NEW YORK (TheStreet) – Of all of the groups that have been discussed in this series of articles so far, the 38% year-to-date gain posted by the semiconductor industry according to Fidelity is perhaps the biggest surprise this year.
Investors entered 2014 with modest growth expectations, partly because chip suppliers such as Qualcomm (QCOM) , which makes wireless chips for Apple (AAPL) and Samsung (SSNLF) , were expected to be hampered by weak margins stemming from lower prices of smartphones.
While the predictions about prices were mostly true, the Philadelphia Semiconductor Index (SOX) is on track to end the year with almost a 30% gain. Take a look at the chart below, courtesy of YCharts.QCOM data by YCharts
Within the industry, Qualcomm has dropped about 1% in 2014 after it posted a gain of more than 20% in 2013.
ARM Holdings (ARMH) , which licenses and sells its technology and products to device makers, has lost about 16% so far this year, although it has rewarded its shareholders with a nearly six-fold gain during the last five years.
With Qualcomm and ARM wallowing in the red for most of 2014, the traditional laggards led the industry's biggest gains.

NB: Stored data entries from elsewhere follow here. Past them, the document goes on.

This is an optimization exercise on Yosys and OpenROAD, whose aim is small area, a short achievable clock period and few clock cycles per item, not a production implementation.
The RTL of this run was laid out without a check of its function.
Power is estimated from default activity; no workload was simulated.

`flow/run.sh`:
```
#!/bin/bash
# synth_recipe.tcl (not shown) runs the flow's synth.tcl, then flattens the netlist and writes it again
# the make line also repeats each setting of config.mk as NAME=value (left out here)
make -C /OpenROAD-flow-scripts/flow DESIGN_CONFIG=/design/flow/config.mk WORK_HOME=/design/flow/orfs CLKGATE_MAP_FILE= SYNTH_SCRIPT=/design/flow/synth_recipe.tcl finish
```
`flow/config.mk`:
```
export PLATFORM = sky130hd
export DESIGN_NAME = rsa
export DESIGN_NICKNAME = rsa
export VERILOG_FILES = /design/flow/design.v
export SDC_FILE = /design/flow/constraint.sdc
export NUM_CORES = 4
export LEC_CHECK = 0
export CAP_MARGIN = 20
export CORE_MARGIN = 2
export CORE_UTILIZATION = 40
export PLACE_DENSITY = 0.6
export SLEW_MARGIN = 20
```
`flow/constraint.sdc`:
```
create_clock -name core_clock -period 15.0 [get_ports {clk}]
set_input_delay 3.0000 -clock core_clock [delete_from_list [all_inputs] [get_ports {clk}]]
set_output_delay 3.0000 -clock core_clock [all_outputs]
set_load 0.01 [all_outputs]
```
`flow/design.v`:
```
module rsa #(
    parameter WIDTH = 32,
    parameter E_BITS = 32
)(
    input  wire                   clk,
    input  wire                   rst,
    input  wire                   start,
    input  wire [WIDTH-1:0]       M,
    input  wire [E_BITS-1:0]      E,
    input  wire [WIDTH-1:0]       N,
    input  wire [WIDTH-1:0]       N_INV,
    input  wire [WIDTH-1:0]       R2_MOD_N,
    output wire [WIDTH-1:0]       C,
    output reg                    done
);
    localparam K  = 4;           
    localparam W  = 38;          
    localparam AW = 34;          
    localparam PH_IDLE = 3'd0, PH_C1 = 3'd1, PH_C2 = 3'd2, PH_PRE = 3'd3,
               PH_SQ = 3'd4, PH_MUL = 3'd5, PH_FIN = 3'd6;
    reg  [2:0]    ph;
    reg           it;          
    reg  [3:0]    j;           
    reg  [32:0]   res;         
    reg  [32:0]   mr;          
    reg  [AW-1:0] s, c;        
    reg           cin;         
    reg  [K-1:0]  a;           
    reg  [3:0]    q;           
    reg  [4:0]    idx;         
    reg           ebit;        
    reg           ez;          
    reg           isn;         
    reg  [3:0]    npr;         
    reg  [31:0]   nr;          
    assign C = res[31:0];
    reg  [3:0] np;
    always @(*) begin
        case (N[3:1])
            3'd0: np = 4'd15;
            3'd1: np = 4'd5;
            3'd2: np = 4'd3;
            3'd3: np = 4'd9;
            3'd4: np = 4'd7;
            3'd5: np = 4'd13;
            3'd6: np = 4'd11;
            default: np = 4'd1;
        endcase
    end
    reg [4:0] lead;
    integer i;
    always @(*) begin
        lead = 5'd0;
        for (i = 0; i < 32; i = i + 1)
            if (E[i]) lead = i[4:0];
    end
    wire [W-1:0] s0 = {4'b0, s};
    wire [W-1:0] c0 = {4'b0, c};
    wire [W-1:0] b0 = a[0] ? {5'b0, res}        : {W{1'b0}};
    wire [W-1:0] b1 = a[1] ? {4'b0, res, cin}   : {{(W-1){1'b0}}, cin};
    wire [W-1:0] b2 = a[2] ? {3'b0, res, 2'b0}  : {W{1'b0}};
    wire [W-1:0] b3 = a[3] ? {2'b0, res, 3'b0}  : {W{1'b0}};
    wire [W-1:0] n0 = q[0] ? {6'b0, nr}         : {W{1'b0}};
    wire [W-1:0] n1 = q[1] ? {5'b0, nr, 1'b0}   : {W{1'b0}};
    wire [W-1:0] n2 = q[2] ? {4'b0, nr, 2'b0}   : {W{1'b0}};
    wire [W-1:0] n3 = q[3] ? {3'b0, nr, 3'b0}   : {W{1'b0}};
    wire [W-1:0] e1a_s = s0 ^ c0 ^ b0;
    wire [W-1:0] e1a_c = ((s0 & c0) | (s0 & b0) | (c0 & b0)) << 1;
    wire [W-1:0] e1b_s = b1 ^ b2 ^ b3;
    wire [W-1:0] e1b_c = ((b1 & b2) | (b1 & b3) | (b2 & b3)) << 1;
    wire [W-1:0] e2_s  = e1a_s ^ e1a_c ^ e1b_s;
    wire [W-1:0] e2_c  = ((e1a_s & e1a_c) | (e1a_s & e1b_s) | (e1a_c & e1b_s)) << 1;
    wire [W-1:0] e3_s  = e2_s ^ e2_c ^ e1b_c;
    wire [W-1:0] e3_c  = ((e2_s & e2_c) | (e2_s & e1b_c) | (e2_c & e1b_c)) << 1;
    wire [W-1:0] q1_s  = n0 ^ n1 ^ n2;
    wire [W-1:0] q1_c  = ((n0 & n1) | (n0 & n2) | (n1 & n2)) << 1;
    wire [W-1:0] q2_s  = q1_s ^ q1_c ^ n3;
    wire [W-1:0] q2_c  = ((q1_s & q1_c) | (q1_s & n3) | (q1_c & n3)) << 1;
    wire [W-1:0] m1_s  = e3_s ^ e3_c ^ q2_s;
    wire [W-1:0] m1_c  = ((e3_s & e3_c) | (e3_s & q2_s) | (e3_c & q2_s)) << 1;
    wire [W-1:0] r1    = m1_s ^ m1_c ^ q2_c;
    wire [W-1:0] r2    = ((m1_s & m1_c) | (m1_s & q2_c) | (m1_c & q2_c)) << 1;
    wire cin_n = |r2[3:1];
    wire [AW-1:0] sum = s + c + {{(AW-1){1'b0}}, cin};
    wire [3:0] jn = j + 4'd1;
    wire [35:0] res_w = {3'b0, res};
    wire [35:0] mr_w  = {3'b0, mr};
    reg  [3:0] res_d, mr_d;
    always @(*) begin
        case (jn)
            4'd1: begin res_d = res_w[7:4];   mr_d = mr_w[7:4];   end
            4'd2: begin res_d = res_w[11:8];  mr_d = mr_w[11:8];  end
            4'd3: begin res_d = res_w[15:12]; mr_d = mr_w[15:12]; end
            4'd4: begin res_d = res_w[19:16]; mr_d = mr_w[19:16]; end
            4'd5: begin res_d = res_w[23:20]; mr_d = mr_w[23:20]; end
            4'd6: begin res_d = res_w[27:24]; mr_d = mr_w[27:24]; end
            4'd7: begin res_d = res_w[31:28]; mr_d = mr_w[31:28]; end
            4'd8: begin res_d = res_w[35:32]; mr_d = mr_w[35:32]; end
            default: begin res_d = 4'd0; mr_d = 4'd0; end
        endcase
    end
    wire last = (ph == PH_C1) ? (j == 4'd13) : (j == 4'd8);
    wire idx0 = (idx == 5'd0);
    reg [2:0] ph_nx;
    always @(*) begin
        case (ph)
            PH_PRE:  ph_nx = PH_C1;
            PH_C1:   ph_nx = PH_C2;
            PH_C2:   ph_nx = (ez | idx0) ? PH_FIN : PH_SQ;
            PH_SQ:   ph_nx = ebit ? PH_MUL : (idx0 ? PH_FIN : PH_SQ);
            PH_MUL:  ph_nx = idx0 ? PH_FIN : PH_SQ;
            default: ph_nx = PH_IDLE;
        endcase
    end
    wire idx_dec = (ph == PH_C2 || ph == PH_MUL || (ph == PH_SQ && !ebit)) && !idx0;
    always @(posedge clk) begin
        if (rst) begin
            ph   <= PH_IDLE;
            it   <= 1'b0;
            done <= 1'b0;
        end else begin
            done <= 1'b0;
            if (ph == PH_IDLE) begin
                if (start) ph <= PH_PRE;
            end else if (it) begin
                if (last) it <= 1'b0;
            end else begin
                ph   <= ph_nx;
                it   <= (ph != PH_FIN);
                done <= (ph == PH_FIN);
            end
        end
    end
    reg [3:0]  a_nx;
    reg [32:0] res_nx;         
    always @(*) begin
        a_nx   = a;
        res_nx = res;
        if (it) begin
            case (ph)
                PH_C1, PH_SQ: a_nx = res_d;
                PH_C2:        a_nx = ez ? 4'd0 : mr_d;
                PH_MUL:       a_nx = mr_d;
                default:      a_nx = 4'd0;
            endcase
        end else begin
            case (ph)
                PH_PRE: begin
                    a_nx   = res[3:0];
                end
                PH_C1: begin
                    res_nx = ez ? sum[32:0] : mr;
                    a_nx   = ez ? 4'd1 : sum[3:0];
                end
                PH_C2: begin
                    res_nx = sum[32:0];
                    a_nx   = (ph_nx == PH_FIN) ? 4'd1 : sum[3:0];
                end
                PH_SQ: begin
                    res_nx = sum[32:0];
                    a_nx   = ebit ? mr[3:0] : ((ph_nx == PH_FIN) ? 4'd1 : sum[3:0]);
                end
                PH_MUL: begin
                    res_nx = sum[32:0];
                    a_nx   = (ph_nx == PH_FIN) ? 4'd1 : sum[3:0];
                end
                default: begin    
                    res_nx = isn ? 33'd0 : sum[32:0];
                end
            endcase
        end
    end
    function [3:0] qmul(input [3:0] y, input [2:0] n);
        begin
            case ({n, y})
                7'd0: qmul = 4'd0;
                7'd1: qmul = 4'd1;
                7'd2: qmul = 4'd2;
                7'd3: qmul = 4'd3;
                7'd4: qmul = 4'd4;
                7'd5: qmul = 4'd5;
                7'd6: qmul = 4'd6;
                7'd7: qmul = 4'd7;
                7'd8: qmul = 4'd8;
                7'd9: qmul = 4'd9;
                7'd10: qmul = 4'd10;
                7'd11: qmul = 4'd11;
                7'd12: qmul = 4'd12;
                7'd13: qmul = 4'd13;
                7'd14: qmul = 4'd14;
                7'd15: qmul = 4'd15;
                7'd16: qmul = 4'd0;
                7'd17: qmul = 4'd3;
                7'd18: qmul = 4'd6;
                7'd19: qmul = 4'd9;
                7'd20: qmul = 4'd12;
                7'd21: qmul = 4'd15;
                7'd22: qmul = 4'd2;
                7'd23: qmul = 4'd5;
                7'd24: qmul = 4'd8;
                7'd25: qmul = 4'd11;
                7'd26: qmul = 4'd14;
                7'd27: qmul = 4'd1;
                7'd28: qmul = 4'd4;
                7'd29: qmul = 4'd7;
                7'd30: qmul = 4'd10;
                7'd31: qmul = 4'd13;
                7'd32: qmul = 4'd0;
                7'd33: qmul = 4'd5;
                7'd34: qmul = 4'd10;
                7'd35: qmul = 4'd15;
                7'd36: qmul = 4'd4;
                7'd37: qmul = 4'd9;
                7'd38: qmul = 4'd14;
                7'd39: qmul = 4'd3;
                7'd40: qmul = 4'd8;
                7'd41: qmul = 4'd13;
                7'd42: qmul = 4'd2;
                7'd43: qmul = 4'd7;
                7'd44: qmul = 4'd12;
                7'd45: qmul = 4'd1;
                7'd46: qmul = 4'd6;
                7'd47: qmul = 4'd11;
                7'd48: qmul = 4'd0;
                7'd49: qmul = 4'd7;
                7'd50: qmul = 4'd14;
                7'd51: qmul = 4'd5;
                7'd52: qmul = 4'd12;
                7'd53: qmul = 4'd3;
                7'd54: qmul = 4'd10;
                7'd55: qmul = 4'd1;
                7'd56: qmul = 4'd8;
                7'd57: qmul = 4'd15;
                7'd58: qmul = 4'd6;
                7'd59: qmul = 4'd13;
                7'd60: qmul = 4'd4;
                7'd61: qmul = 4'd11;
                7'd62: qmul = 4'd2;
                7'd63: qmul = 4'd9;
                7'd64: qmul = 4'd0;
                7'd65: qmul = 4'd9;
                7'd66: qmul = 4'd2;
                7'd67: qmul = 4'd11;
                7'd68: qmul = 4'd4;
                7'd69: qmul = 4'd13;
                7'd70: qmul = 4'd6;
                7'd71: qmul = 4'd15;
                7'd72: qmul = 4'd8;
                7'd73: qmul = 4'd1;
                7'd74: qmul = 4'd10;
                7'd75: qmul = 4'd3;
                7'd76: qmul = 4'd12;
                7'd77: qmul = 4'd5;
                7'd78: qmul = 4'd14;
                7'd79: qmul = 4'd7;
                7'd80: qmul = 4'd0;
                7'd81: qmul = 4'd11;
                7'd82: qmul = 4'd6;
                7'd83: qmul = 4'd1;
                7'd84: qmul = 4'd12;
                7'd85: qmul = 4'd7;
                7'd86: qmul = 4'd2;
                7'd87: qmul = 4'd13;
                7'd88: qmul = 4'd8;
                7'd89: qmul = 4'd3;
                7'd90: qmul = 4'd14;
                7'd91: qmul = 4'd9;
                7'd92: qmul = 4'd4;
                7'd93: qmul = 4'd15;
                7'd94: qmul = 4'd10;
                7'd95: qmul = 4'd5;
                7'd96: qmul = 4'd0;
                7'd97: qmul = 4'd13;
                7'd98: qmul = 4'd10;
                7'd99: qmul = 4'd7;
                7'd100: qmul = 4'd4;
                7'd101: qmul = 4'd1;
                7'd102: qmul = 4'd14;
                7'd103: qmul = 4'd11;
                7'd104: qmul = 4'd8;
                7'd105: qmul = 4'd5;
                7'd106: qmul = 4'd2;
                7'd107: qmul = 4'd15;
                7'd108: qmul = 4'd12;
                7'd109: qmul = 4'd9;
                7'd110: qmul = 4'd6;
                7'd111: qmul = 4'd3;
                7'd112: qmul = 4'd0;
                7'd113: qmul = 4'd15;
                7'd114: qmul = 4'd14;
                7'd115: qmul = 4'd13;
                7'd116: qmul = 4'd12;
                7'd117: qmul = 4'd11;
                7'd118: qmul = 4'd10;
                7'd119: qmul = 4'd9;
                7'd120: qmul = 4'd8;
                7'd121: qmul = 4'd7;
                7'd122: qmul = 4'd6;
                7'd123: qmul = 4'd5;
                7'd124: qmul = 4'd4;
                7'd125: qmul = 4'd3;
                7'd126: qmul = 4'd2;
                7'd127: qmul = 4'd1;
                default: qmul = 4'd0;
            endcase
        end
    endfunction
    wire [3:0] t_nx = a_nx * res_nx[3:0];
    wire [3:0] x_p = r1[7:4] ^ r2[7:4];
    wire [3:0] x_g = r1[7:4] & r2[7:4];
    wire [3:0] x_c;
    assign x_c[0] = cin_n;
    assign x_c[1] = x_g[0] | (x_p[0] & cin_n);
    assign x_c[2] = x_g[1] | (x_p[1] & x_g[0]) | (x_p[1] & x_p[0] & cin_n);
    assign x_c[3] = x_g[2] | (x_p[2] & x_g[1]) | (x_p[2] & x_p[1] & x_g[0])
                  | (x_p[2] & x_p[1] & x_p[0] & cin_n);
    wire [3:0] x_s = x_p ^ x_c;
    wire [3:0] y_p = x_s ^ t_nx;
    wire [3:0] y_g = x_s & t_nx;
    wire [3:0] y_c;
    assign y_c[0] = 1'b0;
    assign y_c[1] = y_g[0];
    assign y_c[2] = y_g[1] | (y_p[1] & y_g[0]);
    assign y_c[3] = y_g[2] | (y_p[2] & y_g[1]) | (y_p[2] & y_p[1] & y_g[0]);
    wire [3:0] u_nx = y_p ^ y_c;
    always @(posedge clk) begin
        npr  <= np;
        nr   <= N;
        ebit <= E[idx];
        isn  <= (res == {1'b0, nr});
        a    <= a_nx;
        res  <= (ph == PH_IDLE) ? {1'b0, R2_MOD_N} : res_nx;
        if (ph == PH_IDLE || !it) begin
            s   <= {AW{1'b0}};
            c   <= {AW{1'b0}};
            cin <= 1'b0;
            q   <= qmul(t_nx, npr[3:1]);
            j   <= 4'd0;
        end else begin
            s   <= r1[W-1:K];
            c   <= r2[W-1:K];
            cin <= cin_n;
            q   <= qmul(u_nx, npr[3:1]);
            j   <= jn;
        end
        if (ph == PH_IDLE) begin
            mr  <= {1'b0, M};
            idx <= lead;
            ez  <= ~|E;
        end else if (!it) begin
            if (idx_dec) idx <= idx - 5'd1;
            if (ph == PH_C1 || ph == PH_C2) mr <= sum[32:0];
        end
    end
endmodule
```
==> flow_summary.yaml <==
run_status:
  status: "timing/DRC/antenna clean"
drt:
  wire_per_inst_um: 21.01
  drt_pass1_iterations: 7
  via_count: 15294
  drtIter0Drc: 1222
  route.final.wire_length_um: 59590
  drc: 0
  ant_nets: 0
  viasPerCell: 5.391
critical_path:
  crit-reg2reg-launch: "ph[2]$_SDFFE_PP0P_"
  critPathCaptureType: "register"
  crit_end: "q[3]$_DFF_P_"
  startpoint: "ph[2]$_SDFFE_PP0P_"
  critPathRequiredTime_ns: 15.37
  r2r_slack_ns: 8.17
  r2r_cells: 20
  crit_path_start_kind: "register"
  rr_endpoint: "q[3]$_DFF_P_"
  worstPathArrival_ns: 7.20
  cp_max_fo: 77
  setup.worst_path.class: "register to register"
placed_design:
  place_hpwl_um: 45430
  placement.cell_area_um2: 21620
  place.gp.congestion: 0.9006
  portBuffers: 163
global_route:
  antenna_found_initial: 1
  grt_pass1_wl_um: 92870
  met3_usage: 0.03786
  grt_usage: 0.2430
  use_met1: 0.3197
  grt_busiest_layer: "met2"
  grt_pass1_vias: 15769
  grt-ovfl-total: 0
  grt.met2_usage: 0.4023
  grt_max_degree: 82
floorplan:
  io_pins: 196
  die-area_um2: 51010
  start_util: 0.4039
  core-area_um2: 48750
  die-width_um: 225.9
  die_h_um: 225.9
  num_rows: 81
clocking:
  clock_latency_ns: 0.50
  hold_buffers: 0
  htreeDepth: 4
  cts_tree: "done"
  clockBufferDepth: 2
  cts_inserted_buffers: 17
  cts_root_buf: "clkbuf_16"
  post_cts_buffers: 0
  cts-resized-gates: 0
  numClockSinks: 194
  clk_pin_slew_worst_paths_ns: 0.08
power_and_ir_drop:
  powerDensity_nw_per_um2: 241.9
  p_leak_nw: 9.265
  ir_worst_vdd_mv: 0.5704
cells_and_area:
  fin_util: 0.4571
  area_growth_syn_to_layout_pct: 13.18
  drive_gt1_frac: 0.04556
  layout.nets: 2658
  design_area_um2: 22280
  n_antenna_cell: 0
timing:
  setup_viol: 0
  fmax_mhz: 146.5
  layout_min_cycle_time_ns: 6.827
  setup_tns_ns: 0
  rsz0062_at_grt: "no"
  finalMaxSlewViolations: 0
  maxSlewHeadroom: 0.2901
  fin_crit_sh: 0.4551
  clock_skew_ns: 0.01341
  tightest_slew_ns: 1.065
  finalHoldViolCount: 0
  timing.hold.ws_ns: 0.5932
yosys:
  synth_area_um2: 19690
  synth_warnings: 1
  async_reset_ff_frac: 0
  synth-edff-count: 66
  synth_cells: 2092
  synth_seq_cells: 194
  postSynthAreaPerCell_um2: 9.412
  synth_fp_nets: 2590
  synth_cell_types: 89
  synth-main-ff-cell: "dfxtp_1"
  ys_seq_area_frac: 0.2308
job:
  maxCapViolations: 0
hold_path:
  hp-class: "register to register"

Leading the charge was Intel (INTC) , which has gained about 40% so far in 2014. Aside from benefiting from the rebound from the personal-computer industry, Intel has pushed into a business known as the Internet of Things , a move that has made investors excited about the company's future. In 2014, Intel has placed huge bets in wearable technology, including its acquisition of Basis Science, a company that makes wearable devices for health applications.